My plan was to scrape a 3x3 patch then cut the smallest hole I can. I'd then torch the roof arount the hole and set the flange into the hot bitumine. Then I thought a square sheet of ice and water shield over top of the whole works, and reballast

How would the pros do it??

John


----------



## Talos4 (Aug 10, 2006)

This is really not a DIY project. 

From your description it does sound like a poor installation.

A properly installed drain should be sumped lower than the surrounding roof level. 

Ideally the drain itself should be a 3 piece drain. A drain bowl, a clamp ring and a strainer. Also a lead drain pan should be installed. 

DO NOT use Ice and water for the cap sheet. It is not designed to be exposed to the weather even it is covered with gravel. It will quickly deteriorate and cause some real problems. 

Click the link for an example of a proper roof drain installation.

http://www.fieldscorp.com/commercial/BURsystems/Installation/PDFdetails/fd01.pdf

You'll see it is alot more involved than just cutting a hole and burning new around the hole. 

I would seriously consider calling one of the larger commercial roofing outfits in town for quotes. PLEASE do not have a residential roofing company look at it. 

I'm with a large commercial outfit in the Service Division. In our area installing a drain like this would take 2 men 4 hours at the MOST. 

For about the same price you paid for the first one. But it would be installed by guy's who do this every day. 

Low slope roofing and steep slope roofing are two different animals.

I do not dabble in the shingle division because I know flat roofing. I pass on shingle work to our Steep slope division. They do the same when they come across flat roofing. 

This is just my $.02 worth. I've seen enough penetrations badly to know what kind of nightmare it can turn into.


----------



## drbracken (Aug 24, 2006)

Talos4:

Thanks for your quick reply. If I could get an install like the diagram for $600 I'd be thrilled. Our problem in my town is we have a "flat roof mafia" who are only interested in commercial work and it's difficult to even get them out to see a residential job. There are 6 or 7 companies listed in the yellow pages but they are all inter-related somehow!

My only "in" with the business is that the brother-in-law of one of my co-workers works for a roofing company and is supposed to be one of the best torch down guys in the city. I had him out last year to look at the roof which leaked from the stripping at the edge after it completely filled up with water and he suggested that we scrap off all the ballast and he would torch down a granulated bitumine-but he didn't want anything to do with the drain- he gave me a number of another company who he said would do the drain. I put a pool pump up on the roof and pumped it off whenever it rained and avoided any further leakage so now I'm thinking maybe just a proper drain would solve my problem.

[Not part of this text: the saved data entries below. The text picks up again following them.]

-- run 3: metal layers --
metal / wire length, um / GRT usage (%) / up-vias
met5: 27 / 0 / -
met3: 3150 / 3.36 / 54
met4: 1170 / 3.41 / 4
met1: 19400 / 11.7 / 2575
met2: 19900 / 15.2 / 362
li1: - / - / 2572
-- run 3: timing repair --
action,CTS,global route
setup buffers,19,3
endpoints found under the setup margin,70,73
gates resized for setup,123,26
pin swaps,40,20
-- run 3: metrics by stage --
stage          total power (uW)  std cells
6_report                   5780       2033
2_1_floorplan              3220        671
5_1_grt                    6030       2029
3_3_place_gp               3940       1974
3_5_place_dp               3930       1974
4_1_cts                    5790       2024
Source: an optimization exercise on an open RTL-to-GDS flow (aim: small area, a short achievable clock period and few clock cycles per item). Production flows keep margins and buffers that such runs may drop. In this exercise RTL edits were held to simulation tests only and were not proved equivalent to the original. Power figures rest on the tool's default switching activity, not on a simulated workload.

==> inputs of trial 93 <==
## psg_envpass
module psg_envpass (
    input  wire        clk,
    input  wire        rst,
    input  wire        ld_we,
    input  wire [2:0]  ld_track,
    input  wire [3:0]  ld_addr,
    input  wire [31:0] ld_data,
    input  wire        cmd_valid,
    input  wire [1:0]  cmd_op,
    output wire        cmd_ready,
    output reg         res_valid,
    output reg  [5:0]  res_upd,
    output reg  [5:0]  res_env,
    output wire [95:0] res_val,
    output reg         res_done
);
export LEC_CHECK = 0
export ABC_AREA = 1
export CAP_MARGIN = 20
export CORE_MARGIN = 2
export CORE_UTILIZATION = 28
export PLACE_DENSITY = 0.33
export SLEW_MARGIN = 20
create_clock -name core_clock -period 12.0 [get_ports {clk}]
standard.sh (not shown) runs the stock make flow with config.mk's settings and CLKGATE_MAP_FILE= SYNTH_SCRIPT=/design/flow/synth_recipe.tcl, a recipe that flattens the netlist after the stock synthesis.
==> flow/flow/run.sh <==
#!/bin/bash
set -euo pipefail
bash standard.sh SETUP_SLACK_MARGIN=7.5 TNS_END_PERCENT=10 finish > standard_flow.log 2>&1
==> trial 67: changes against trial 93 <==
--- a/flow/design.v
+++ b/flow/design.v
@@ -129,13 +129,13 @@
     reg        t_nz   [0:5];
     reg        t_hold [0:5];
     reg        t_arr  [0:5];
     reg        t_loop [0:5];
     reg        t_end  [0:5];     
     reg        t_same [0:5];     
-    reg [15:0] t_val  [0:5];     
+    reg [3:0]  t_pnew [0:5];     
     reg [13:0] oh [0:5];
     reg [3:0]  pcs;
     integer k, jj;
     always @* begin
         for (k = 0; k < 6; k = k + 1) begin
             oh[k] = {2'b00, poh[k]};
@@ -155,73 +155,70 @@
             else if (!t_hold[k] && t_arr[k])
                 t_end[k] = t_loop[k] ? (hls[k] == hn[k] - 4'd1)
                                      : (pnt[k] + 4'd1 == hn[k] - 4'd1);
             else
                 t_end[k] = (pnt[k] == hn[k] - 4'd1);
             t_same[k] = same(k[2:0], pa_y[k], pb_y[k]);
-            t_val[k] = conv(k[2:0], (t_hold[k] || !t_arr[k]) ? pa_y[k] : pb_y[k]);
+            if (t_hold[k] || !t_arr[k])
+                t_pnew[k] = pnt[k];
+            else if (t_loop[k])
+                t_pnew[k] = hls[k];
+            else
+                t_pnew[k] = pnt[k] + 4'd1;
         end
     end
     wire haspts = !(t_nz[0] && t_nz[1] && t_nz[2] && t_nz[3] && t_nz[4] && t_nz[5]);
     wire allend = t_end[0] && t_end[1] && t_end[2] && t_end[3] && t_end[4] && t_end[5];
     wire term   = (haspts && allend) || (t_nz[0] && released);
     wire can     = ((pend & (pend - 6'd1)) == 6'd0) && (fix == 6'd0);
     wire proc    = cv && can;
     wire accept  = cmd_valid && rdy;
     wire do_tick = proc && cop == OP_TICK;
     wire do_trig = proc && cop == OP_TRIG;
     wire do_rel  = proc && cop == OP_REL;
     reg [5:0]    n_zp, n_int, n_fix;
-    reg [95:0]   n_val;
+    reg [23:0]   n_pa;
     integer q;
     always @* begin
-        n_zp = 6'd0; n_int = 6'd0; n_fix = 6'd0; n_val = 96'd0;
+        n_zp = 6'd0; n_int = 6'd0; n_fix = 6'd0;
+        for (q = 0; q < 6; q = q + 1)
+            n_pa[q*4 +: 4] = t_pnew[q];
         for (q = 0; q < 6; q = q + 1) begin
             if (live) begin
                 if (t_nz[q]) begin
                     n_zp[q] = (nt[q] == 16'd1);
                 end else if (!t_hold[q] && !t_arr[q] && !t_same[q]) begin
                     n_int[q] = 1'b1;
                 end else if (!t_hold[q] && t_arr[q] && t_loop[q]) begin
                     n_fix[q] = 1'b1;
-                end else begin
-                    n_val[q*16 +: 16] = t_val[q];
                 end
             end
         end
     end
     wire [5:0] isel  = pend & (~pend + 6'd1);
     wire [5:0] pnext = pend & ~isel;
     reg          t0_v;
     reg          t0_live;
     reg [5:0]    t0_zp, t0_int;
     reg          t0_done;
-    reg [VW-1:0] t0_val;
-    wire t0_go = t0_v && (pnext == 6'd0) && (fix == 6'd0);
+    reg [23:0]   t0_pa;
+    wire t0_go = t0_v && (pnext == 6'd0);
     reg          dl_v    [1:NU];
     reg          dl_live [1:NU];
     reg [5:0]    dl_zp   [1:NU];
     reg [5:0]    dl_int  [1:NU];
     reg          dl_done [1:NU];
-    reg [VW-1:0] dl_val  [1:NU];
+    reg [23:0]   dl_pa   [1:NU];
     reg [5:0] pend_n, fix_n;
     reg       cv_n;
     always @* begin
         cv_n   = accept || (cv && !proc);
         pend_n = do_tick ? n_int : pnext;
         fix_n  = do_tick ? n_fix : 6'd0;
     end
-    wire [95:0] t0_val_u = unpack(t0_val);
-    reg [95:0] fixv;
     integer m;
-    always @* begin
-        fixv = t0_val_u;
-        for (m = 0; m < 6; m = m + 1)
-            if (fix[m])
-                fixv[m*16 +: 16] = conv(m[2:0], pa_y[m]);
-    end
     always @(posedge clk) begin
         if (rst) begin
             live     <= 1'b0;
             released <= 1'b0;
             rdy      <= 1'b1;
             cv       <= 1'b0;
@@ -277,20 +274,18 @@
                         nt[m]  <= nt[m] + 16'd1;
                         nx[m]  <= pc_x[m];
                     end
                 end
             end
         end
-        if (fix != 6'd0)
-            t0_val <= pack(fixv);
         if (do_tick) begin
             t0_live <= live;
             t0_zp   <= n_zp;
             t0_int  <= n_int;
             t0_done <= live && term;
-            t0_val  <= pack(n_val);
+            t0_pa   <= n_pa;
         end
     end
     reg [15:0] s_pax, s_pay, s_pbx, s_pby, s_t;
     reg [2:0]  s_tid;
     integer u;
     always @* begin
@@ -417,33 +412,43 @@
     wire [15:0] uv   = us_neg[NU-1] ? (us_ay[NU-1] - uq) : (us_ay[NU-1] + uq);
     wire        uout = us_v[NU-1];
     wire [2:0]  utid = us_tid[NU-1];
     wire [95:0] uval = {conv(3'd5, uv), conv(3'd4, uv), conv(3'd3, uv),
                         conv(3'd2, uv), conv(3'd1, uv), conv(3'd0, uv)};
     reg  [VW-1:0] rv;                  
-    wire [95:0]   dl_out = unpack(dl_val[NU]);
+    reg [5:0] envm;
+    integer f;
+    always @* begin
+        for (f = 0; f < 6; f = f + 1)
+            envm[f] = dl_live[NU] && (hn[f] != 4'd0);
+    end
+    reg  [95:0]   dl_out;
+    integer g, h;
+    always @* begin
+        for (g = 0; g < 6; g = g + 1) begin
+            dl_out[g*16 +: 16] = 16'd0;
+            for (h = 0; h < 12; h = h + 1)
+                if (dl_pa[NU][g*4 +: 4] == h)
+                    dl_out[g*16 +: 16] = dl_out[g*16 +: 16] | py[g][h];
+            dl_out[g*16 +: 16] = envm[g] ? conv(g[2:0], dl_out[g*16 +: 16]) : 16'd0;
+        end
+    end
     wire [95:0]   uv_pk  = uval;
     assign res_val = unpack(rv);
     reg [VW-1:0] rv_n;
     reg [95:0]   rv_w;
-    integer f;
     always @* begin
         rv_w = unpack(rv);
         for (f = 0; f < 6; f = f + 1) begin
             if (uout && utid == f)
                 rv_w[f*16 +: 16] = uv_pk[f*16 +: 16];
             else if (dl_v[NU] && !dl_int[NU][f])
                 rv_w[f*16 +: 16] = dl_out[f*16 +: 16];
         end
         rv_n = pack(rv_w);
     end
-    reg [5:0] envm;
-    always @* begin
-        for (f = 0; f < 6; f = f + 1)
-            envm[f] = dl_live[NU] && (hn[f] != 4'd0);
-    end
     always @(posedge clk) begin
         if (rst) begin
             for (f = 1; f <= NU; f = f + 1)
                 dl_v[f] <= 1'b0;
             res_valid <= 1'b0;
         end else begin
@@ -453,19 +458,19 @@
             res_valid <= dl_v[NU];
         end
         dl_live[1] <= t0_live;
         dl_zp[1]   <= t0_zp;
         dl_int[1]  <= t0_int;
         dl_done[1] <= t0_done;
-        dl_val[1]  <= t0_val;
+        dl_pa[1]   <= t0_pa;
         for (f = 2; f <= NU; f = f + 1) begin
             dl_live[f] <= dl_live[f-1];
             dl_zp[f]   <= dl_zp[f-1];
             dl_int[f]  <= dl_int[f-1];
             dl_done[f] <= dl_done[f-1];
-            dl_val[f]  <= dl_val[f-1];
+            dl_pa[f]   <= dl_pa[f-1];
         end
         if (dl_v[NU]) begin
             res_upd  <= envm | dl_zp[NU];
             res_env  <= envm;
             res_done <= dl_done[NU];
         end
==> flow/flow/run.sh (replaced) <==
#!/bin/bash
set -euo pipefail
bash standard.sh SETUP_SLACK_MARGIN=8 TNS_END_PERCENT=10 finish > standard_flow.log 2>&1
==> flow/config.mk (replaced) <==
export PLATFORM = sky130hd
export DESIGN_NAME = psg_envpass
export DESIGN_NICKNAME = psg_envpass
export VERILOG_FILES = /design/flow/design.v
export SDC_FILE = /design/flow/constraint.sdc
export NUM_CORES = 4
export LEC_CHECK = 0
export ABC_AREA = 1
export CAP_MARGIN = 20
export CELL_PAD_IN_SITES_DETAIL_PLACEMENT = 1
export CELL_PAD_IN_SITES_GLOBAL_PLACEMENT = 2
export CORE_MARGIN = 2
export CORE_UTILIZATION = 32
export CTS_BUF_LIST = sky130_fd_sc_hd__clkbuf_4 sky130_fd_sc_hd__clkbuf_8
export CTS_CLUSTER_SIZE = 24
export PLACE_DENSITY = 0.36
export SLEW_MARGIN = 20
==> notes <==
- Trial 93 completed with no timing, DRC or antenna violations. Trial 67 passed the timing, DRC and antenna checks.
- In trial 67 the clock power is smaller than in trial 93, by about 13%.
- Of trial 67 and trial 93, trial 67 has the higher global-route usage (gap 7.1 points).
- Against trial 93, the first-iteration DRC count of trial 67 is higher by 19%.
- Of trial 67 and trial 93, trial 93 has the higher sequential cell count (gap 507).
- In trial 93 the final area is larger than in trial 67, by 2.8%.
- Between trial 93 and trial 67, the lower clock-buffer cell count is in trial 93 (gap 307).
- In sequential power, trial 67 and trial 93 hardly differ.
Testbench counts of trial 93, summed over its fixed seeds: cycles 35,697, ticks 9,029.
Testbench counts of trial 67, summed over its fixed seeds: cycles 35,697, ticks 9,029.

-- port drivers added, routing unchanged --
No port has a modelled driver above. Below, the same layouts with a new extraction and two added sets of constraints. Step 1, drivers: a clkbuf_16 drives clk and a buf_2 each remaining input, both assumed. Step 2 times the ports against the registers' clock, not the clock port: input delays grow and output delays shrink by t, the midpoint of the rising clock arrivals with the driver on. Slacks: no drivers / after step 1 / after step 2; pairs: no drivers / after step 1.
| run | t, ns | slack for setup (ns) | hold WS [ns] | clock arrival spread, ns | cell pins on the clock port's net |
|---|---|---|---|---|---|
| trial 93 | 1.251 | 7.162 / 7.162 / 7.162 | 0.298 / 0.298 / 0.298 | 0.072 / 0.072 | 1 |
| trial 67 | 1.476 | 7.136 / 7.004 / 7.609 | 0.299 / 0.299 / 0.299 | 0.114 / 0.113 | 1 |
After both steps every run listed still meets setup and hold.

The frustrating thing is that we had a leak from the original drain plumbing in this room which was pumbed with gavanized metal drainpipe and set near the edge of the roof. This filled with water one spring as the temperature in the attic rose and the snow on the roof began to melt but the ouside drain pipe was still frozen so there was no place for the water to go and when the temp dropped at night I guess it froze and split the pipe. We has the entire ceiling and insulation torn out so the entire roof deck was exposed from below so it was an optimal time to address the drainage problem, however the commercial roofers who came to put the drain in put out it right at the rear edge of the roof telling me that I should avoid a penetration over the middle of the room. The first thing my torch down guy said when he saw the drain placement was "why put it there, another 1/4 inch of water and it's over scupers anyway". Now whoever does the drain will have to crawl through the attic to plumb it plus remove and patch the hole from the other useless drain. I guess it's this kind of thing that leads me to attempt to do it myself!!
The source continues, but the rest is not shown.